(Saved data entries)
- Opening Delimiter -

===== config.mk =====
export PLATFORM = sky130hd
export DESIGN_NAME = bus_uart
export DESIGN_NICKNAME = d
export VERILOG_FILES = /design/src/rtl/bus_uart_pkg.sv /design/src/rtl/bus_uart_sync_fifo.sv /design/src/rtl/bus_uart.sv
export SDC_FILE = /design/constraint.sdc
export NUM_CORES = 1
export LEC_CHECK = 0
export CAP_MARGIN = 20
export CORE_ASPECT_RATIO = 0.7
export CORE_UTILIZATION = 35
export DETAILED_ROUTE_END_ITERATION = 8
export PLACE_DENSITY = 0.55
export SLEW_MARGIN = 20
export SYNTH_ARGS = -nofsm -noshare
export SYNTH_HDL_FRONTEND = slang
export SYNTH_HIERARCHICAL = 1
export SYNTH_SLANG_ARGS = --single-unit
export TNS_END_PERCENT = 10

===== constraint.sdc =====
create_clock -name clk -period 4 [get_ports clk]
set_input_delay 0.8 -clock clk [delete_from_list [all_inputs] [get_ports clk]]
set_output_delay 0.8 -clock clk [all_outputs]
set_load 0.01 [all_outputs]

===== src/rtl/bus_uart_pkg.sv =====
// Shared definitions for the bus UART: register offsets, STATUS bit
// positions, CONTROL bit positions and the TX/RX state encodings.
package bus_uart_pkg;

  // Word index within the 16-byte window (address[3:2])
  localparam logic [1:0] REG_TXDATA  = 2'd0;
  localparam logic [1:0] REG_RXDATA  = 2'd1;
  localparam logic [1:0] REG_STATUS  = 2'd2;
  localparam logic [1:0] REG_CONTROL = 2'd3;

  // STATUS bit positions
  localparam int ST_TX_FULL    = 0;
  localparam int ST_TX_EMPTY   = 1;
  localparam int ST_TX_BUSY    = 2;
  localparam int ST_RX_VALID   = 3;
  localparam int ST_RX_OVERRUN = 4;

  // CONTROL write bit positions
  localparam int CTRL_CLR_VALID = 0;
  localparam int CTRL_CLR_ERR   = 1;

  typedef enum logic [1:0] {
    TX_IDLE  = 2'd0,
    TX_START = 2'd1,
    TX_DATA  = 2'd2,
    TX_STOP  = 2'd3
  } tx_state_t;

  typedef enum logic [1:0] {
    RX_IDLE  = 2'd0,
    RX_START = 2'd1,
    RX_DATA  = 2'd2,
    RX_STOP  = 2'd3
  } rx_state_t;

endpackage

- Closing Delimiter -

Where a line of the data contains "constraint", copy that line.

export SDC_FILE = /design/constraint.sdc
===== constraint.sdc =====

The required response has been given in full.